(SUPPLIED MATERIAL Opens)

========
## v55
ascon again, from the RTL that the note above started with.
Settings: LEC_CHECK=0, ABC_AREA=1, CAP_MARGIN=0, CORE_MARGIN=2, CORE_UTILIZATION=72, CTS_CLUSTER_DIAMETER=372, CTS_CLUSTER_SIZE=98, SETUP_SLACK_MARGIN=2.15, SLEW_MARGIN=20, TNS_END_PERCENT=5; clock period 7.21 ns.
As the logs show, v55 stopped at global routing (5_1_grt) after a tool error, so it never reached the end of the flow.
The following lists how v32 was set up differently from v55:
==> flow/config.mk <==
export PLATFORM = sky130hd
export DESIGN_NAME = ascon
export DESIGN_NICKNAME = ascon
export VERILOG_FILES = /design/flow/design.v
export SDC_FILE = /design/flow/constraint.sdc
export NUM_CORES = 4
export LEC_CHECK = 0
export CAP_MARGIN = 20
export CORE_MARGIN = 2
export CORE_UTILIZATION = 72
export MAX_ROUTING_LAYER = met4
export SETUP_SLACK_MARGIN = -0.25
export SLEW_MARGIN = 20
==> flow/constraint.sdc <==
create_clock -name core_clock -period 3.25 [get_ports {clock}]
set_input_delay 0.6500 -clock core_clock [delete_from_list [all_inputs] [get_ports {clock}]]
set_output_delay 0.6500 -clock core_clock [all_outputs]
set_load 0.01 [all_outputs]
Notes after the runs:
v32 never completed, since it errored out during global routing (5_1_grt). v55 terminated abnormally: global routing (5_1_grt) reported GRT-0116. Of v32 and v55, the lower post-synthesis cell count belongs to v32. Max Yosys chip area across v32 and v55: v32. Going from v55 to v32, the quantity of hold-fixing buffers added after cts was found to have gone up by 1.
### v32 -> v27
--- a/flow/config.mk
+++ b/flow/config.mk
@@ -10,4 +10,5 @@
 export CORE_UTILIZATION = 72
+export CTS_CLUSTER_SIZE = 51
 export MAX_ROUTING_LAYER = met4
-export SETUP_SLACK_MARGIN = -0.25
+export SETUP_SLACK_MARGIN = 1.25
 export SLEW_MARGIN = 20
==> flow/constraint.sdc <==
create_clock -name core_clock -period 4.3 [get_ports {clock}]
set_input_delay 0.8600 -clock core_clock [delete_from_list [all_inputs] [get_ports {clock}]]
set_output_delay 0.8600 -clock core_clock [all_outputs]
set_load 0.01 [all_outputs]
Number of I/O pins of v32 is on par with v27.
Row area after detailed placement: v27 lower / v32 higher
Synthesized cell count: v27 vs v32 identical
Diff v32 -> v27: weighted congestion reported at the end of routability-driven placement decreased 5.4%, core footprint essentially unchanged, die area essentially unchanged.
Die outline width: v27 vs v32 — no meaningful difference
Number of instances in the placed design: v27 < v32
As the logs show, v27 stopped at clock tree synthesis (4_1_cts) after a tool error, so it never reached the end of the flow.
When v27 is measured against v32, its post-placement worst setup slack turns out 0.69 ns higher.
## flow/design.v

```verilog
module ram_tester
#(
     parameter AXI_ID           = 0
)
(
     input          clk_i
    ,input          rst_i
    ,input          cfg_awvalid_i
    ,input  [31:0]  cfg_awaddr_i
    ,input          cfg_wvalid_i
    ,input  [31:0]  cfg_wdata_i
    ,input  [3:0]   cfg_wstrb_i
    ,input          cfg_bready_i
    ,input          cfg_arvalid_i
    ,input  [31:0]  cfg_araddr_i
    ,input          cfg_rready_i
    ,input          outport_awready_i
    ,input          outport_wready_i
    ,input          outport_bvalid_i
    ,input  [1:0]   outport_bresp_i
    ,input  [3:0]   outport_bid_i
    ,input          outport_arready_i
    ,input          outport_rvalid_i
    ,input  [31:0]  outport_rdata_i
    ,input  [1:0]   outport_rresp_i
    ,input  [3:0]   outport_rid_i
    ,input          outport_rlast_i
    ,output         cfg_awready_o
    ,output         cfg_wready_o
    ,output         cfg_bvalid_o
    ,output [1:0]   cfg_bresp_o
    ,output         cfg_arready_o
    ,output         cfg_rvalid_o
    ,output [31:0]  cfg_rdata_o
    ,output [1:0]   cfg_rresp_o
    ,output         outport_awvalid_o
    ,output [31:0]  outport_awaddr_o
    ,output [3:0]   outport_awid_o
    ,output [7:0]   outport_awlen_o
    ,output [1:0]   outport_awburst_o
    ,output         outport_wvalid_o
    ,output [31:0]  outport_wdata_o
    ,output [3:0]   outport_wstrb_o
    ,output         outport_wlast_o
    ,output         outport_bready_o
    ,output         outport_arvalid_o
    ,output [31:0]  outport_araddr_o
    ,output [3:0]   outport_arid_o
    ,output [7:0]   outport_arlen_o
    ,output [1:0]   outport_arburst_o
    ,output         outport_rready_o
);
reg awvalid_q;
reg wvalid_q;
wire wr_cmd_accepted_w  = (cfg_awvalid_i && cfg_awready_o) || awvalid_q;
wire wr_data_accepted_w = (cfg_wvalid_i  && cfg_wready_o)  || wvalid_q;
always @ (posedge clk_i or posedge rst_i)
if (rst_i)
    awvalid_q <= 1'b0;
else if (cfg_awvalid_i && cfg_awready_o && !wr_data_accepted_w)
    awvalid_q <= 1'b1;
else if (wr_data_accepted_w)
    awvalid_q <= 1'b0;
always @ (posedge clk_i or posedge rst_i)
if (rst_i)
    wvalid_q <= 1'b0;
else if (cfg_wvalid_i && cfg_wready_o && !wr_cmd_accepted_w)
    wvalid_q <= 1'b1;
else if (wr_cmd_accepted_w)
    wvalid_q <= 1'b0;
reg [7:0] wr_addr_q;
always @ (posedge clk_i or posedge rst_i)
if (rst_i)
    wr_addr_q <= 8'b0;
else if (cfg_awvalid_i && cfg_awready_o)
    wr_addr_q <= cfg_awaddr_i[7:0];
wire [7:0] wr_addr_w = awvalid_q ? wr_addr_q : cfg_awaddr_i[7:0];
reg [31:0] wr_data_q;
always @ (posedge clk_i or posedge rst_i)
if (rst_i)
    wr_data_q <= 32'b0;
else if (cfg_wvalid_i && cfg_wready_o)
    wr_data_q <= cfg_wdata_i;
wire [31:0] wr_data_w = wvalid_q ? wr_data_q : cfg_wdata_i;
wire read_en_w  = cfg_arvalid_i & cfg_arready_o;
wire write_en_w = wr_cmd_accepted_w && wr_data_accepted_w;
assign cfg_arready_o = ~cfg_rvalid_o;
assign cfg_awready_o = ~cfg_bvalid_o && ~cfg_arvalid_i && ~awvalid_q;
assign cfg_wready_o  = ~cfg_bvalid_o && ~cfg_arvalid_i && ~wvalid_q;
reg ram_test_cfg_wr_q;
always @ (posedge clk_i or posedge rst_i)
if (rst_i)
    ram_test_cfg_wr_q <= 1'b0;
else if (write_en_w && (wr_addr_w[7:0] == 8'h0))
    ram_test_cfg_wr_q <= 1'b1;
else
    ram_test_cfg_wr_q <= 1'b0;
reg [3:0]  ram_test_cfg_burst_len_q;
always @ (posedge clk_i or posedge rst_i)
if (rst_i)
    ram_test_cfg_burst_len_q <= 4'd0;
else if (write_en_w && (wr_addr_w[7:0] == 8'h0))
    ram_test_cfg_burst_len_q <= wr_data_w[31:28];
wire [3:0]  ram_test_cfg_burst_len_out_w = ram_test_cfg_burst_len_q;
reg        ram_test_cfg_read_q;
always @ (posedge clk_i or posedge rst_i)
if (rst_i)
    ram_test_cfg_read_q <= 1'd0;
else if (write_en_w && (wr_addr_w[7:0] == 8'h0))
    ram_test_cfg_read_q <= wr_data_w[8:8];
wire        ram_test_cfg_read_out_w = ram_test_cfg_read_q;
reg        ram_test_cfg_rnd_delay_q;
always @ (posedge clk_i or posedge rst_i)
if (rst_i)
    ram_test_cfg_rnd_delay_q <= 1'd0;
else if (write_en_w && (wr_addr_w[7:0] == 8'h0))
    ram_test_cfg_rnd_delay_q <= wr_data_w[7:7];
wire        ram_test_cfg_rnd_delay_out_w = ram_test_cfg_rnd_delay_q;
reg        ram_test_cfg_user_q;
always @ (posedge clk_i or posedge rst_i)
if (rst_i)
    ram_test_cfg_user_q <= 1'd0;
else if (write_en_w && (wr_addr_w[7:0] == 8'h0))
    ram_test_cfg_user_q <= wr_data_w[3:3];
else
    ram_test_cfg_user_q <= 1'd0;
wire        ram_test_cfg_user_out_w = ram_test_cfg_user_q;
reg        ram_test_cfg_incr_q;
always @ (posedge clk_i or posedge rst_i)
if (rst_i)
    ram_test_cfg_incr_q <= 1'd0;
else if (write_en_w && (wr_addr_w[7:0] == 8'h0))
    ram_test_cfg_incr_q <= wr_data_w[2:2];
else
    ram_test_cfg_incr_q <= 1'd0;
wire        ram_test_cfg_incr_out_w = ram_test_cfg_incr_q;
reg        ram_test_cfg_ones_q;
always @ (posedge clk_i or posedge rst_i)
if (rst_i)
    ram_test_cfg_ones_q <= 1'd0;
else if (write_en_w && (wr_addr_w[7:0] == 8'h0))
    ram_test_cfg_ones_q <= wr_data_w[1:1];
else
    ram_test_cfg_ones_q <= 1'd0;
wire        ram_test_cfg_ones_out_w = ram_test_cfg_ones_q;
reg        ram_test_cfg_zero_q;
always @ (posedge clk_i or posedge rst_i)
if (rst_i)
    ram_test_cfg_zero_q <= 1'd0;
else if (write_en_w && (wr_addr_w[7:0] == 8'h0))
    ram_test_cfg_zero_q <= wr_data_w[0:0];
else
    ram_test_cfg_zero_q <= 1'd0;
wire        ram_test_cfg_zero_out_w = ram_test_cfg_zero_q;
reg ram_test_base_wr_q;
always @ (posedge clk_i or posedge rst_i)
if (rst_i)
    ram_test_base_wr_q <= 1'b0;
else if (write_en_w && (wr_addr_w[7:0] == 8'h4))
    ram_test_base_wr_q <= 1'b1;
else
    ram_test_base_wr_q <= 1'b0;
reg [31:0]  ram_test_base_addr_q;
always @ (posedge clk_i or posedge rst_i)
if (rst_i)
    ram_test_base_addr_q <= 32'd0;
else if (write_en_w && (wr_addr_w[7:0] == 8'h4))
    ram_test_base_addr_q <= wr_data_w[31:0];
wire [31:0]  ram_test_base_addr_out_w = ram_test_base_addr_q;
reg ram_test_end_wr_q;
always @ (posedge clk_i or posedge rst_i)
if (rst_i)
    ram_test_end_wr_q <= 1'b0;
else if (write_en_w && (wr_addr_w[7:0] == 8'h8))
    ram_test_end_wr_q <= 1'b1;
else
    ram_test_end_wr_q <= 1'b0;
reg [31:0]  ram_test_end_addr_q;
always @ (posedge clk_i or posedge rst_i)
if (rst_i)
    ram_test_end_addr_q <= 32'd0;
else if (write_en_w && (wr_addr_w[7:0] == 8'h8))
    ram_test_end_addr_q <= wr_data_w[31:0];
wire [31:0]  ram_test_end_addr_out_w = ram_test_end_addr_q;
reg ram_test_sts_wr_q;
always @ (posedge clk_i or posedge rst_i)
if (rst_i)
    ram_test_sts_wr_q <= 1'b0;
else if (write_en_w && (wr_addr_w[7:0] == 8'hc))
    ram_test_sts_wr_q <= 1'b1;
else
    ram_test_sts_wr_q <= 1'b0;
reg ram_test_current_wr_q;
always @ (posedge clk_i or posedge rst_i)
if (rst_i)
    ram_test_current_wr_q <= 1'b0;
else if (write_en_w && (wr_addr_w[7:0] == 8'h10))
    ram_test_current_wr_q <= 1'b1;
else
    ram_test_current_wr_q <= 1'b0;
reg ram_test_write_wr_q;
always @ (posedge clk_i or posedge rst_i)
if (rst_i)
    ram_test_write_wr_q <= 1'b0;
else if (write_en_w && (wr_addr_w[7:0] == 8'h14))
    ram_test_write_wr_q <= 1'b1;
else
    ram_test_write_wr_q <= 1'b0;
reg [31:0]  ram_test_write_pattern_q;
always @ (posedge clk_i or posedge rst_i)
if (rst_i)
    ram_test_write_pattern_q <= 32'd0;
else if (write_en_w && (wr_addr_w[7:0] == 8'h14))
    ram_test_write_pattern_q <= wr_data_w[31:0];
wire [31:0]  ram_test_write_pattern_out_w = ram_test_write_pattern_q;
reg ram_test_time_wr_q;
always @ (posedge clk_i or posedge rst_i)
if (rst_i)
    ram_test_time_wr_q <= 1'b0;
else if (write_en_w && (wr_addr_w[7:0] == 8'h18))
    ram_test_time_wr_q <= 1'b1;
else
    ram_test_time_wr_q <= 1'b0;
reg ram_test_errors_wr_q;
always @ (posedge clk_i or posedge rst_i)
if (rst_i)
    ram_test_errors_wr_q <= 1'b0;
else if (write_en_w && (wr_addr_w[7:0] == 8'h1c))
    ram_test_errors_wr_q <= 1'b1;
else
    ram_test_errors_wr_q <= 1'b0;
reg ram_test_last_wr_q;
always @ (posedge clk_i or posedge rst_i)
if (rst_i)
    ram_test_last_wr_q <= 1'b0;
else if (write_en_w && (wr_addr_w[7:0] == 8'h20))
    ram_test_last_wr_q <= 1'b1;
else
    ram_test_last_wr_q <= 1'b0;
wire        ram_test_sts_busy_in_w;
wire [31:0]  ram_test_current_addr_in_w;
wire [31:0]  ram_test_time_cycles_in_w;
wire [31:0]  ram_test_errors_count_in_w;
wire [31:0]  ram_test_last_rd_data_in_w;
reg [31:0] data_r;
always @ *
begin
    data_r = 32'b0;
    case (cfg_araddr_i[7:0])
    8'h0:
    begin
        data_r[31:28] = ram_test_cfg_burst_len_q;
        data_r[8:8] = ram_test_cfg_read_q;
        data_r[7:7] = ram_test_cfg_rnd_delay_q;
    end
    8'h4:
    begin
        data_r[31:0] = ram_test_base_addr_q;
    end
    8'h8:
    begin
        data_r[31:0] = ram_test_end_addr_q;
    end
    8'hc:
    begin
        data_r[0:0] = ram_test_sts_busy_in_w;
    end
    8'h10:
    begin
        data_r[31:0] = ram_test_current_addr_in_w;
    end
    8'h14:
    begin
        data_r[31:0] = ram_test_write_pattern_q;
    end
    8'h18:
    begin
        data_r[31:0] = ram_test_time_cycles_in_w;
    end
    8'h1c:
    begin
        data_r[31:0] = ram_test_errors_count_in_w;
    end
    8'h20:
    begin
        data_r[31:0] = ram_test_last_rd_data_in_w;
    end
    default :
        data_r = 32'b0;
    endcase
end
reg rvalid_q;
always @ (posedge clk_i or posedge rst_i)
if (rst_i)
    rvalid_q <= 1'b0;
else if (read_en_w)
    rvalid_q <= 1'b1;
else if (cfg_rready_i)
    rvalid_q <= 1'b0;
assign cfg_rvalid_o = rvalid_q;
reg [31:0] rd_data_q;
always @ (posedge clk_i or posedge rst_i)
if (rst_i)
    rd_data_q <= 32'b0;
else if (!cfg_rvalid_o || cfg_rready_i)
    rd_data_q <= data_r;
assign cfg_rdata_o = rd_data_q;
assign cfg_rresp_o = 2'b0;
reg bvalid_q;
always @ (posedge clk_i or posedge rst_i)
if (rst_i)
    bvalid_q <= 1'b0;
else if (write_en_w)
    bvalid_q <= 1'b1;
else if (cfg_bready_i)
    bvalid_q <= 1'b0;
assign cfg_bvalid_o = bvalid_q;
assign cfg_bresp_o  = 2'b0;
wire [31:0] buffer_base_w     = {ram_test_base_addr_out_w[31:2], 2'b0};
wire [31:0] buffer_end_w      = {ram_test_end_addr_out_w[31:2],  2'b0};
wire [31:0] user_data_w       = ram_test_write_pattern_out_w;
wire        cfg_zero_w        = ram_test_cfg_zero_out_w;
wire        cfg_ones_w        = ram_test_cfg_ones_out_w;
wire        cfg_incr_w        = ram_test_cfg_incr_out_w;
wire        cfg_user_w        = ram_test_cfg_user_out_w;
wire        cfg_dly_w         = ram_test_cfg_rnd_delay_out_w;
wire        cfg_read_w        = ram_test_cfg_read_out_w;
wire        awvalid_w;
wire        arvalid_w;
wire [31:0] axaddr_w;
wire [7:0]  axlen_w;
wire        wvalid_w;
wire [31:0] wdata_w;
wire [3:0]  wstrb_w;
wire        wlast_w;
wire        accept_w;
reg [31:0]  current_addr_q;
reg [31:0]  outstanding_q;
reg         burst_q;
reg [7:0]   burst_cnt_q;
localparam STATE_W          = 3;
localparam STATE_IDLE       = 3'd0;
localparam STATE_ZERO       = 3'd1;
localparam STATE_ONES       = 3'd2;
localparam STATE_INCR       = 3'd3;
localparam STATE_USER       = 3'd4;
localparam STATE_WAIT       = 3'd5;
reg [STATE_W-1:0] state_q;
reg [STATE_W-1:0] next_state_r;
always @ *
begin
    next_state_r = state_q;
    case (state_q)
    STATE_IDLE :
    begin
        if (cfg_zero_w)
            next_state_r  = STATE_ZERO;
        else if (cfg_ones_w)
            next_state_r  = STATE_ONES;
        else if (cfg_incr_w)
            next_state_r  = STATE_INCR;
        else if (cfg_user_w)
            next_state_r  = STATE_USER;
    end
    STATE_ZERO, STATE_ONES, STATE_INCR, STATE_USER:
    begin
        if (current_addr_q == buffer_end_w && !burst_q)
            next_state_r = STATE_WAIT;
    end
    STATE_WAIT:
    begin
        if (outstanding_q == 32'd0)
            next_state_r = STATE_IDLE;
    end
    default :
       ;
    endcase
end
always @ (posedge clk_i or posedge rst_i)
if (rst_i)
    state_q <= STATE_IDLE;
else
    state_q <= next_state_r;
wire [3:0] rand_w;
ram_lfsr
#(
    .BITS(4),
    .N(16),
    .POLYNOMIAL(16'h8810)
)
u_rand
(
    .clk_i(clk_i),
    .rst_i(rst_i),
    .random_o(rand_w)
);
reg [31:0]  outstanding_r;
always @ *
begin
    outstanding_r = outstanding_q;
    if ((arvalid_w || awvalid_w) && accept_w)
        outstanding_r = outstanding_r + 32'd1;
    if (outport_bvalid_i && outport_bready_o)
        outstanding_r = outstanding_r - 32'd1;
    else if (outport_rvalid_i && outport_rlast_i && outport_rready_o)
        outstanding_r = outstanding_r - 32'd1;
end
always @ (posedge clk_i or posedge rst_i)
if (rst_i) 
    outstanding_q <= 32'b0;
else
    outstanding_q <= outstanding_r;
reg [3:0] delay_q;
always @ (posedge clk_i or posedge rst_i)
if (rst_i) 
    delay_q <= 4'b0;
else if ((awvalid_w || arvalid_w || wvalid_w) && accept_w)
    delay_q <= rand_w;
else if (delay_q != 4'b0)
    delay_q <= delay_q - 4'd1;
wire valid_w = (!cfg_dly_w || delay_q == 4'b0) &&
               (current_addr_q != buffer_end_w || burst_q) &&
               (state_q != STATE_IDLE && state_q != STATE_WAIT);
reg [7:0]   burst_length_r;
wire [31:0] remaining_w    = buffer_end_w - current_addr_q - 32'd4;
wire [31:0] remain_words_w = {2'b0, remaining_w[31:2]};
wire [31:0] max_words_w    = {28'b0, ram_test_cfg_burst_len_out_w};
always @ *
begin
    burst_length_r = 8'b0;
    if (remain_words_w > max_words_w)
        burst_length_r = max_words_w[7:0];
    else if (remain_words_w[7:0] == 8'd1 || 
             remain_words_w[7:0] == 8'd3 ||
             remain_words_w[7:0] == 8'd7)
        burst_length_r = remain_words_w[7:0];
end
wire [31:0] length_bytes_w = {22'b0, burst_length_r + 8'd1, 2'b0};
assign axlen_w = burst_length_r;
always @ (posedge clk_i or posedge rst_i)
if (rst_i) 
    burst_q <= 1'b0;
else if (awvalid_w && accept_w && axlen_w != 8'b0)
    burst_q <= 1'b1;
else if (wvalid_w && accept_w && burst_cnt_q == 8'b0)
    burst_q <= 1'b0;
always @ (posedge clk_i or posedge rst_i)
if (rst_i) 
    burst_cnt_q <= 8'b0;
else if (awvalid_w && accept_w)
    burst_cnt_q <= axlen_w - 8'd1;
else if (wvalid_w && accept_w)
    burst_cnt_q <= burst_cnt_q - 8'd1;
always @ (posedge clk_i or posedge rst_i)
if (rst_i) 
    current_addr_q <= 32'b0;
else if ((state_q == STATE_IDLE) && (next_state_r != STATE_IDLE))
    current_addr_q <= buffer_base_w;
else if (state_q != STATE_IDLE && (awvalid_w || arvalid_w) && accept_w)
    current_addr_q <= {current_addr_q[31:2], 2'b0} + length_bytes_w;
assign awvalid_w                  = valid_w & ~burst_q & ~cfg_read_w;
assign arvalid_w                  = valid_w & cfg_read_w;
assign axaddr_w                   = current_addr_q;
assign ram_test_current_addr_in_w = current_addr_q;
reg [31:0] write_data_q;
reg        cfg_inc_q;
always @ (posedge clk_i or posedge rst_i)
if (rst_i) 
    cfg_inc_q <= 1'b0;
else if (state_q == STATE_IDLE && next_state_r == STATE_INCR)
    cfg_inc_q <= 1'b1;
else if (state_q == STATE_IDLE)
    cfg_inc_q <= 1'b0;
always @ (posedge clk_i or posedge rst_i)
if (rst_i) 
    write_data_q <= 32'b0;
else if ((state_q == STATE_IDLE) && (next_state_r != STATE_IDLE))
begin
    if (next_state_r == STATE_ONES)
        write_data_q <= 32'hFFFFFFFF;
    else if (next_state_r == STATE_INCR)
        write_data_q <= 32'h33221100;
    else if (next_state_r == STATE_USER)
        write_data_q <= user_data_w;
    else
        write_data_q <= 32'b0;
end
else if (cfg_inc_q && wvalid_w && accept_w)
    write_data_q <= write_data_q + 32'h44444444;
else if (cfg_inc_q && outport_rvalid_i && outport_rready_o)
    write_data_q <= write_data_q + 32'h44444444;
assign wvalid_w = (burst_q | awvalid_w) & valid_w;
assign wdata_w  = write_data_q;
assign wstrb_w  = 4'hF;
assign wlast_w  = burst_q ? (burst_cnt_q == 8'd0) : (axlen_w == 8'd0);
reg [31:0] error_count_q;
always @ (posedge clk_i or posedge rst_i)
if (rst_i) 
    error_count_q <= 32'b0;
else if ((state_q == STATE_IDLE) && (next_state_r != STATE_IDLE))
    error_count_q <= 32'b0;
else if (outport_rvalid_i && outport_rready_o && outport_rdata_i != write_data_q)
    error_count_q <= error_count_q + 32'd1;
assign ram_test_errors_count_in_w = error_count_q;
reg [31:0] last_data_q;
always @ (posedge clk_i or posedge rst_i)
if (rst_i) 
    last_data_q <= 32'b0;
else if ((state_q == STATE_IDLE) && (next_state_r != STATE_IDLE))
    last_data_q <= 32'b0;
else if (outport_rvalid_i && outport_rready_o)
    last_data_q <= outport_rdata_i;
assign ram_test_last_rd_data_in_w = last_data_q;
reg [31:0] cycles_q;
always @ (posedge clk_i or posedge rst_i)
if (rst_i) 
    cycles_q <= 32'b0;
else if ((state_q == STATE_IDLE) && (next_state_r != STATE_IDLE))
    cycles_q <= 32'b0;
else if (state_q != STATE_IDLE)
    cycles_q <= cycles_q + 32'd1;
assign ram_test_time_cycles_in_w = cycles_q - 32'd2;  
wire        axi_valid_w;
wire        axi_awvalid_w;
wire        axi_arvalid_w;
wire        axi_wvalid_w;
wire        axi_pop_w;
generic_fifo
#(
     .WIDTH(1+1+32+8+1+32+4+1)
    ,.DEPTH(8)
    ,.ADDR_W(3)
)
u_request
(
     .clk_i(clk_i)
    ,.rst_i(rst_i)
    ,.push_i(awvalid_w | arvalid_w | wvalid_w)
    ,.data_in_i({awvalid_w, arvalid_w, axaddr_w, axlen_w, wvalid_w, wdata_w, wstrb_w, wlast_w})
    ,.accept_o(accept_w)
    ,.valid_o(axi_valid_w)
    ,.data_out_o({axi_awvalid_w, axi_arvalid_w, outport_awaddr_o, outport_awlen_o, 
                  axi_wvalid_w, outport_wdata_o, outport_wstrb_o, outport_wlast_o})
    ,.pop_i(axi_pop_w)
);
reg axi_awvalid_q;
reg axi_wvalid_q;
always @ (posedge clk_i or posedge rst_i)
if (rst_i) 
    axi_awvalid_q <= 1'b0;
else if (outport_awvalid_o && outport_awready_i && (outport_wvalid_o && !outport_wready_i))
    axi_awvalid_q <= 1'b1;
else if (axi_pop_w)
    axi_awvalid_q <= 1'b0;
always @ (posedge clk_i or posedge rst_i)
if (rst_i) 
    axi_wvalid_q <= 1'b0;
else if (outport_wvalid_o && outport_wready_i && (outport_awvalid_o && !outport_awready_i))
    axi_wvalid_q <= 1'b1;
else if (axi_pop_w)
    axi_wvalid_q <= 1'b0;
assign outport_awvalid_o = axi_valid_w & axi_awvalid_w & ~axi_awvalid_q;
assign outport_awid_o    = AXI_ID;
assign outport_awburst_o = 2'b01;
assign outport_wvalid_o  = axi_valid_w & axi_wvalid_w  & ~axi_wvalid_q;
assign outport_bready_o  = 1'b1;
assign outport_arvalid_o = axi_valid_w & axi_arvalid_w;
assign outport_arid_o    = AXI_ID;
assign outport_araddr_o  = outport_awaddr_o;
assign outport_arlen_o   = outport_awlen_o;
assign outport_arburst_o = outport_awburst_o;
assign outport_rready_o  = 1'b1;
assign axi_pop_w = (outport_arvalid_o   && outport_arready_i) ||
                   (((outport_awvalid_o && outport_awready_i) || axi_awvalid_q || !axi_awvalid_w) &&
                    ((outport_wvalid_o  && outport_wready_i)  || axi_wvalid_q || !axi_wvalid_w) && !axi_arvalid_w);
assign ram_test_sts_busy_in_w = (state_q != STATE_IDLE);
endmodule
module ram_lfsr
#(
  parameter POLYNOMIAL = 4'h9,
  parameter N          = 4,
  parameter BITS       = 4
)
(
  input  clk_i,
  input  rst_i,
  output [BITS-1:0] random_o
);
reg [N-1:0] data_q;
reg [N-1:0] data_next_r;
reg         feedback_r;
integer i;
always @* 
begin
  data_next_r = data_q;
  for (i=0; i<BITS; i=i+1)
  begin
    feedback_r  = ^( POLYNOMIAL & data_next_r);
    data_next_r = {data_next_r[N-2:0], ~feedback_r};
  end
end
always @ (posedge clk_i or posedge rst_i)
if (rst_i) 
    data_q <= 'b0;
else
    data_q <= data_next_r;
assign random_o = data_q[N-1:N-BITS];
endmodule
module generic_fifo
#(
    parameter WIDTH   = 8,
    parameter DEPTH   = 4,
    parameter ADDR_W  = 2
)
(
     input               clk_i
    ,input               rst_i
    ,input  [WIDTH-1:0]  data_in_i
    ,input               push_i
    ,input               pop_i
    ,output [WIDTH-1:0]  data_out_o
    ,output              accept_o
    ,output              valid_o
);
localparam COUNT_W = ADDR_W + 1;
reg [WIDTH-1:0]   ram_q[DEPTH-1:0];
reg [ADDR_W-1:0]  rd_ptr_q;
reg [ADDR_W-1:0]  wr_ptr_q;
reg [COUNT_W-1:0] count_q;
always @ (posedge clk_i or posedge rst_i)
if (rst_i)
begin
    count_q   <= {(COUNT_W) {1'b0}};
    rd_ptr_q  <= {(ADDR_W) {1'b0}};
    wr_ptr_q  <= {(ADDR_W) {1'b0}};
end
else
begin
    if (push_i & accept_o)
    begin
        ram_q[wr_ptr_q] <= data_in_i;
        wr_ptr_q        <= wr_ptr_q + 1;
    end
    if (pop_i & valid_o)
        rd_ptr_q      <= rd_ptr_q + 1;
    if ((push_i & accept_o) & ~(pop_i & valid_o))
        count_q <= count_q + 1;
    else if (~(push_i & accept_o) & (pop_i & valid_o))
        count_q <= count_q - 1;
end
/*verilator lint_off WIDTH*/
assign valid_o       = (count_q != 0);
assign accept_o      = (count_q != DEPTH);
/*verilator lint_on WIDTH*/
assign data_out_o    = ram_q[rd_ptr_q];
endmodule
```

(SUPPLIED MATERIAL Closes)

ASSIGNMENT
Search the entries for the string "stopped" and return each line where it turns up.

RESULT FOR THIS EXERCISE
As the logs show, v55 stopped at global routing (5_1_grt) after a tool error, so it never reached the end of the flow.
As the logs show, v27 stopped at clock tree synthesis (4_1_cts) after a tool error, so it never reached the end of the flow.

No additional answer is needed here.